CNStats - the best solution for the site statistics problems
The article is dedicated to means and ways of site statistics acquisition.
The site statistics, as used here, is the visitors' data accumulation along with an instrument for the attendance analysis.
Your web-site visitors are subdivided into two large categories: users and search bots.
|We'd like many interested people to visit our web-site.|
Users are people visiting your site by means of browsers. As a rule, users download the whole web-pages, view pictures and work with java-script. These are the most profitable customers; you should possess the detailed information about them.
|We'd like our site to be found easily by means of search engines (key words, first outcome). Therefore it's very significant for us to track robots activity on our web-site. We want to create the site SEO - Search Engine Optimization in order to optimize the site for search bots.|
Search bots (robots or crawlers) are applications, performing tasks of search engines and directories. Bots attend all sites for the purpose of updating the search index: they download your web-site pages and due to them your site can be found in Google, for instance.

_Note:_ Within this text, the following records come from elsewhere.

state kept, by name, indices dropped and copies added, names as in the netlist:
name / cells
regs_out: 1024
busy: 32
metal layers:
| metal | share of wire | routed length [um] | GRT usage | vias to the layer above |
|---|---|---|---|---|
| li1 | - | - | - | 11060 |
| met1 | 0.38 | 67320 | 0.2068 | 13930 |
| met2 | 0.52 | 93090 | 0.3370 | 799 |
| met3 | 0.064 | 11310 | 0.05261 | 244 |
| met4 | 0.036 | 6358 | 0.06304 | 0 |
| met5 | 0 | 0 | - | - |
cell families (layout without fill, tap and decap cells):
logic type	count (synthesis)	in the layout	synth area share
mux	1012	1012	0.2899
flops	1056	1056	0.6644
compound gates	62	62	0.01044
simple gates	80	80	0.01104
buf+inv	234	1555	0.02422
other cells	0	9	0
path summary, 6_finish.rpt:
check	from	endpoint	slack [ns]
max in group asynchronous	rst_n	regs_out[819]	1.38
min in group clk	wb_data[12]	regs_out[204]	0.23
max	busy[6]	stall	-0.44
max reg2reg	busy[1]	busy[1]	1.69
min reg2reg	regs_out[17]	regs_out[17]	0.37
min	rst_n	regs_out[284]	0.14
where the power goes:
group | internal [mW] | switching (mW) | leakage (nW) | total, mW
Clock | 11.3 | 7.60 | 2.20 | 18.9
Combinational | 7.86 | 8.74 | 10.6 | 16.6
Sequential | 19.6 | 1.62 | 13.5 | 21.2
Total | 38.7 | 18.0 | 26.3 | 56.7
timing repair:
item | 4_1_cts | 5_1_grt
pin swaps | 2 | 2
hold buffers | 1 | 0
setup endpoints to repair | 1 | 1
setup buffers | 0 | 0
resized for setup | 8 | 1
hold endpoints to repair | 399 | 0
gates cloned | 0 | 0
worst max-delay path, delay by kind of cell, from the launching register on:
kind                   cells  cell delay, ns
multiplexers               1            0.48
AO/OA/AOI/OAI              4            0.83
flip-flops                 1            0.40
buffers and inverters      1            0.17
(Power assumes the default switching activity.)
### config.mk
export PLATFORM = sky130hd
export DESIGN_NAME = mem_arbiter_flat
export DESIGN_NICKNAME = d
export VERILOG_FILES = /design/src/rtl/mem_arbiter_if.sv /design/src/rtl/mem_arbiter.sv /design/src/flat_wrapper.sv
export SDC_FILE = /design/constraint.sdc
export NUM_CORES = 1
export LEC_CHECK = 0
export CORE_MARGIN = 1
export CORE_UTILIZATION = 30
export DETAILED_ROUTE_END_ITERATION = 7
export GPL_ROUTABILITY_DRIVEN = 0
export PLACE_DENSITY = 0.69
export SLEW_MARGIN = 10
export SYNTH_ARGS = -nofsm -noshare
export SYNTH_HDL_FRONTEND = slang
export SYNTH_SLANG_ARGS = --single-unit
### constraint.sdc
create_clock -name clk -period 4.5 [get_ports clk]
set_input_delay 0.9 -clock clk [delete_from_list [all_inputs] [get_ports clk]]
set_output_delay 0.9 -clock clk [all_outputs]
set_load 0.1 [all_outputs]
### src/rtl/mem_arbiter_if.sv
// Bus bundle between the CPU pipeline, the arbiter and the MMU access port.
// The arbiter takes the slave view. The pipeline/MMU side (or a bench) takes the master view.
interface mem_arbiter_if;
  logic        if_req;
  logic [31:0] if_addr;
  logic [31:0] if_rdata;
  logic        if_ready;
  logic        mem_req;
  logic        mem_we;
  logic [31:0] mem_addr;
  logic [31:0] mem_wdata;
  logic [4:0]  mem_bytemode;
  logic [31:0] mem_rdata;
  logic        mem_ready;
  logic        stall_req;
  logic        mmu_if_read;
  logic        mmu_if_write;
  logic [31:0] mmu_addr;
  logic [31:0] mmu_input_data;
  logic [4:0]  mmu_bytemode;
  logic [31:0] mmu_output_data;

  modport slave (
    input  if_req, if_addr, mem_req, mem_we, mem_addr, mem_wdata, mem_bytemode,
    input  mmu_output_data,
    output if_rdata, if_ready, mem_rdata, mem_ready, stall_req,
    output mmu_if_read, mmu_if_write, mmu_addr, mmu_input_data, mmu_bytemode
  );

  modport master (
    output if_req, if_addr, mem_req, mem_we, mem_addr, mem_wdata, mem_bytemode,
    output mmu_output_data,
    input  if_rdata, if_ready, mem_rdata, mem_ready, stall_req,
    input  mmu_if_read, mmu_if_write, mmu_addr, mmu_input_data, mmu_bytemode
  );
endinterface
===== config.mk =====
export PLATFORM = sky130hd
export DESIGN_NAME = bk_mouse_port
export DESIGN_NICKNAME = d
export VERILOG_FILES = /design/src/rtl/bk_mouse_pkg.sv /design/src/rtl/bk_mouse_axis.sv /design/src/rtl/bk_mouse_port.sv
export SDC_FILE = /design/constraint.sdc
export NUM_CORES = 1
export LEC_CHECK = 0
export ABC_CLOCK_PERIOD_IN_PS = 7310
export BUFFER_PORTS_ARGS = -buffer_cell sky130_fd_sc_hd__buf_2
export CAP_MARGIN = 25
export CORE_MARGIN = 8
export CORE_UTILIZATION = 40
export CTS_CLUSTER_SIZE = 10
export DETAILED_ROUTE_END_ITERATION = 8
export GPL_ROUTABILITY_DRIVEN = 0
export PLACE_DENSITY = 0.68
export SLEW_MARGIN = 20
export SYNTH_ARGS = -nofsm -noshare
export SYNTH_HDL_FRONTEND = slang
export SYNTH_SLANG_ARGS = --single-unit

===== constraint.sdc =====
create_clock -name clk_sys -period 7.31 [get_ports clk_sys]
set_clock_uncertainty 0.15 [all_clocks]
set_input_delay 1.462 -clock clk_sys [delete_from_list [all_inputs] [get_ports clk_sys]]
set_output_delay 1.462 -clock clk_sys [all_outputs]
set_load 0.01 [all_outputs]
## src/rtl/sm_noc_ni.sv

```systemverilog
// Network interface between a schoolMIPS data bus and the mailbox router: TX FIFO,
// polled RX mailbox register, router req/ack FSM. Optional SM_NI_IRQ_EN adds irq/irq_en.
module sm_noc_ni #(
    parameter int MY_ID      = 0,
    parameter int CPU_N      = 4,
    parameter int ID_W       = 2,
    parameter int MSG_SIZE   = 32,
    parameter int FIFO_DEPTH = 4,
    parameter int POLL_DIV   = 16
) (
    input  logic                clk,
    input  logic                rst,
    input  logic                cpu_sel,
    input  logic [1:0]          cpu_addr,
    input  logic                cpu_we,
    input  logic [31:0]         cpu_wd,
    output logic [31:0]         cpu_rd,
    output logic                r_req,
    output logic                r_we,
    output logic [ID_W-1:0]     r_addr,
    output logic [MSG_SIZE-1:0] r_wdata,
    input  logic [MSG_SIZE-1:0] r_rdata,
    input  logic                r_rvalid,
    input  logic                r_ack,
    output logic                irq
);
    localparam int PTR_W  = $clog2(FIFO_DEPTH);
    localparam int CNT_W  = PTR_W + 1;
    localparam int ENT_W  = ID_W + MSG_SIZE;
    localparam int POLL_W = (POLL_DIV > 1) ? $clog2(POLL_DIV) : 1;
    localparam logic [POLL_W-1:0] POLL_MAX = POLL_W'(POLL_DIV - 1);
    localparam logic [ID_W-1:0]   MY_ADDR  = ID_W'(MY_ID % CPU_N);

    typedef enum logic [1:0] {ST_IDLE, ST_TX, ST_RX} state_t;

    state_t              state_q;
    logic [ENT_W-1:0]    mem_q [FIFO_DEPTH];
    logic [PTR_W-1:0]    wr_ptr_q, rd_ptr_q;
    logic [CNT_W-1:0]    count_q, count_d;
    logic [ID_W-1:0]     dest_q;
    logic                rx_valid_q;
    logic [MSG_SIZE-1:0] rx_data_q;
    logic                ovf_q;
    logic [POLL_W-1:0]   poll_q;
    logic                last_rx_q;
    logic                irq_en_w;

    logic             tx_empty, tx_full, push_req, push_ok, pop, rd_rx, stat_wr;
    logic             rx_due, tx_go, rx_go;
    logic [ENT_W-1:0] head_w;
    logic [31:0]      count_ext, status_w;

    assign tx_empty = (count_q == '0);
    assign tx_full  = (count_q == CNT_W'(FIFO_DEPTH));
    assign push_req = cpu_sel && cpu_we && (cpu_addr == 2'd0);
    assign stat_wr  = cpu_sel && cpu_we && (cpu_addr == 2'd3);
    assign rd_rx    = cpu_sel && !cpu_we && (cpu_addr == 2'd2) && rx_valid_q;
    assign pop      = (state_q == ST_TX) && r_ack;
    // A pop in the same cycle frees the slot the push needs.
    assign push_ok  = push_req && (!tx_full || pop);
    assign head_w   = mem_q[rd_ptr_q];

    // RX and TX take turns when both are pending; last_rx_q remembers whose turn it was.
    assign rx_due = !rx_valid_q && (poll_q == POLL_MAX);
    assign tx_go  = !tx_empty && (last_rx_q || !rx_due);
    assign rx_go  = rx_due && (!last_rx_q || tx_empty);

    always_comb begin
        count_d = count_q;
        case ({push_ok, pop})
            2'b10:   count_d = count_q + 1'b1;
            2'b01:   count_d = count_q - 1'b1;
            default: count_d = count_q;
        endcase
    end

    always_ff @(posedge clk) begin
        if (push_ok)
            mem_q[wr_ptr_q] <= {dest_q, cpu_wd[MSG_SIZE-1:0]};
    end

    always_ff @(posedge clk) begin
        if (rst) begin
            state_q    <= ST_IDLE;
            r_req      <= 1'b0;
            r_we       <= 1'b0;
            r_addr     <= '0;
            r_wdata    <= '0;
            wr_ptr_q   <= '0;
            rd_ptr_q   <= '0;
            count_q    <= '0;
            dest_q     <= '0;
            rx_valid_q <= 1'b0;
            rx_data_q  <= '0;
            ovf_q      <= 1'b0;
            poll_q     <= '0;
            last_rx_q  <= 1'b0;
        end else begin
            case (state_q)
                ST_IDLE: begin
                    if (tx_go) begin
                        state_q <= ST_TX;
                        r_req   <= 1'b1;
                        r_we    <= 1'b1;
                        r_addr  <= head_w[ENT_W-1 -: ID_W];
                        r_wdata <= head_w[MSG_SIZE-1:0];
                    end else if (rx_go) begin
                        state_q <= ST_RX;
                        r_req   <= 1'b1;
                        r_we    <= 1'b0;
                        r_addr  <= MY_ADDR;
                    end
                    if (!rx_valid_q && (poll_q != POLL_MAX))
                        poll_q <= poll_q + 1'b1;
                end
                ST_TX: begin
                    if (r_ack) begin
                        state_q   <= ST_IDLE;
                        r_req     <= 1'b0;
                        last_rx_q <= 1'b0;
                    end
                end
                ST_RX: begin
                    if (r_ack) begin
                        state_q   <= ST_IDLE;
                        r_req     <= 1'b0;
                        last_rx_q <= 1'b1;
                        poll_q    <= '0;
                        if (r_rvalid)
                            rx_data_q <= r_rdata;
                    end
                end
                default: begin
                    state_q <= ST_IDLE;
                    r_req   <= 1'b0;
                end
            endcase

            if ((state_q == ST_RX) && r_ack && r_rvalid)
                rx_valid_q <= 1'b1;
            else if (rd_rx)
                rx_valid_q <= 1'b0;

            if (push_ok)
                wr_ptr_q <= wr_ptr_q + 1'b1;
            if (pop)
                rd_ptr_q <= rd_ptr_q + 1'b1;
            count_q <= count_d;

            if (push_req && !push_ok)
                ovf_q <= 1'b1;
            else if (stat_wr && cpu_wd[3])
                ovf_q <= 1'b0;

            if (cpu_sel && cpu_we && (cpu_addr == 2'd1))
                dest_q <= cpu_wd[ID_W-1:0];
        end
    end

`ifdef SM_NI_IRQ_EN
    logic irq_en_q;
    always_ff @(posedge clk) begin
        if (rst)
            irq_en_q <= 1'b0;
        else if (stat_wr)
            irq_en_q <= cpu_wd[8];
    end
    assign irq_en_w = irq_en_q;
    assign irq      = rx_valid_q & irq_en_q;
`else
    assign irq_en_w = 1'b0;
    assign irq      = 1'b0;
`endif

    assign count_ext = 32'(count_q);

    always_comb begin
        status_w      = '0;
        status_w[0]   = tx_empty;
        status_w[1]   = tx_full;
        status_w[2]   = rx_valid_q;
        status_w[3]   = ovf_q;
        status_w[7:4] = count_ext[3:0];
        status_w[8]   = irq_en_w;
    end

    always_comb begin
        cpu_rd = '0;
        if (cpu_sel) begin
            case (cpu_addr)
                2'd1:    cpu_rd[ID_W-1:0]     = dest_q;
                2'd2:    cpu_rd[MSG_SIZE-1:0] = rx_data_q;
                2'd3:    cpu_rd               = status_w;
                default: cpu_rd               = '0;
            endcase
        end
    end
endmodule

```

The main peculiarity of the bots is as follows: they don't download pictures, as the latter are not required for search index.
There are three ways of the attendance statistics accumulation:
- Web-server log-files;
- Data accumulation in the local database (CNStats);
- Data accumulation in an off-site statistics server.
Data accumulation in an off-site statistics server
There are two key-words: "counter" and "off-site". "Off-site" means that all the information will be stored on a remote server (security problems arise); statistics precision will depend on communication channels reliability and the server software. "Counter" denotes that you should install html-code displaying the picture, located at the remote server, onto your server. Therefore robots are automatically excluded from the list of our visitors.
Thus, a remote statistics server can be useful only in the following situations:
- Participation in the rating of sites with similar subjects (attraction of visitors viewing ratings);
- Impossibility to install your own statistics accumulation and analysis system.
Note: Some servers try to substitute a picture for various inclusions (for instance, php-code may be added to your code). This is a good tendency, but you should be careful about the server being an off-site one. It means that the slightest failure of the remote server can disable your own server.
The key concept is as follows: log-files can never be waste. Generally speaking, it's the only correct way for data statistics storage for a long period of time (a year or more). However, log-file is not a site statistics; it's just source data. An application is required for these files. There are two types of such applications:
- Programs running on a web-server, where the site is located;
- Programs, which require log-file to be downloaded to Windows computer for local analysis.
General fault of these applications is the impossibility to fulfill on-line monitoring of the site functioning.
File downloading is rather complicated and disadvantageous.
There is also an apt variant of setting the logs rotation on the server according to the desired storage period and current contents, and then using free log analyzer on the server side. Free analyzer should be able to function efficiently, to set analysis time periods and fulfill the condition search; this will be quite enough.
Note: you shouldn't store all data for all the period. In practice, logs just occupy space at your disks. There are a lot of useless information; for instance, pictures downloading data. 30-60 days for a storage period will be quite enough in 99.999% cases.
Thus, log-file should be used in case it's necessary to store all the requests data for all the period of the time functioning.
Data accumulation in the local database
This is the only way which allows counting both robots and users, as well as monitoring and analysis of their functions right at the moment of action taking place. Instant access is available to any attendance data, stored in the database.
There seems to be a subtle moment - database efficiency and advanced complexity of the contents. However, it is enough to set the system once and for all. As far as database efficiency is concerned: if your web-site works with this database, then the statistics will also function as a part of the site.
Thus, data accumulation in the local database is a very convenient way for the following sites:
- Commercial sites, where on-line monitoring of the visitors is significant;
- Newly created sites;
- Small and average sites (about 10 000 unique hosts per day) using database for their core function.
We have considered here only means of statistic data accumulation; the statistics applications functions will be examined further in the next article.
Finally, we'd like to mention commercial constituent of your site. In any case, you spend money on the site. The site statistics should earn you profit. Here are the questions more useful than any explanations:
External counter, off-site statistics servers: Whom do you bring profit to, using external counters? Whom does the picture advertise? Whom do you raise citation index to? Whom do you pay and what do you get in return?
Server log-files: What do you store gigabytes of logs for? What is the profit of occupying the server place? How often do you have to search logs more than of monthly term? Is it convenient? Are log processing applications efficient enough? Do you always respond visitors' actions immediately?
Data accumulation in the local database: Does you database experience any critical overloads or stay idle? Do you need on-line visitors monitoring? Is it sufficient for you to analyze robots activity in the site?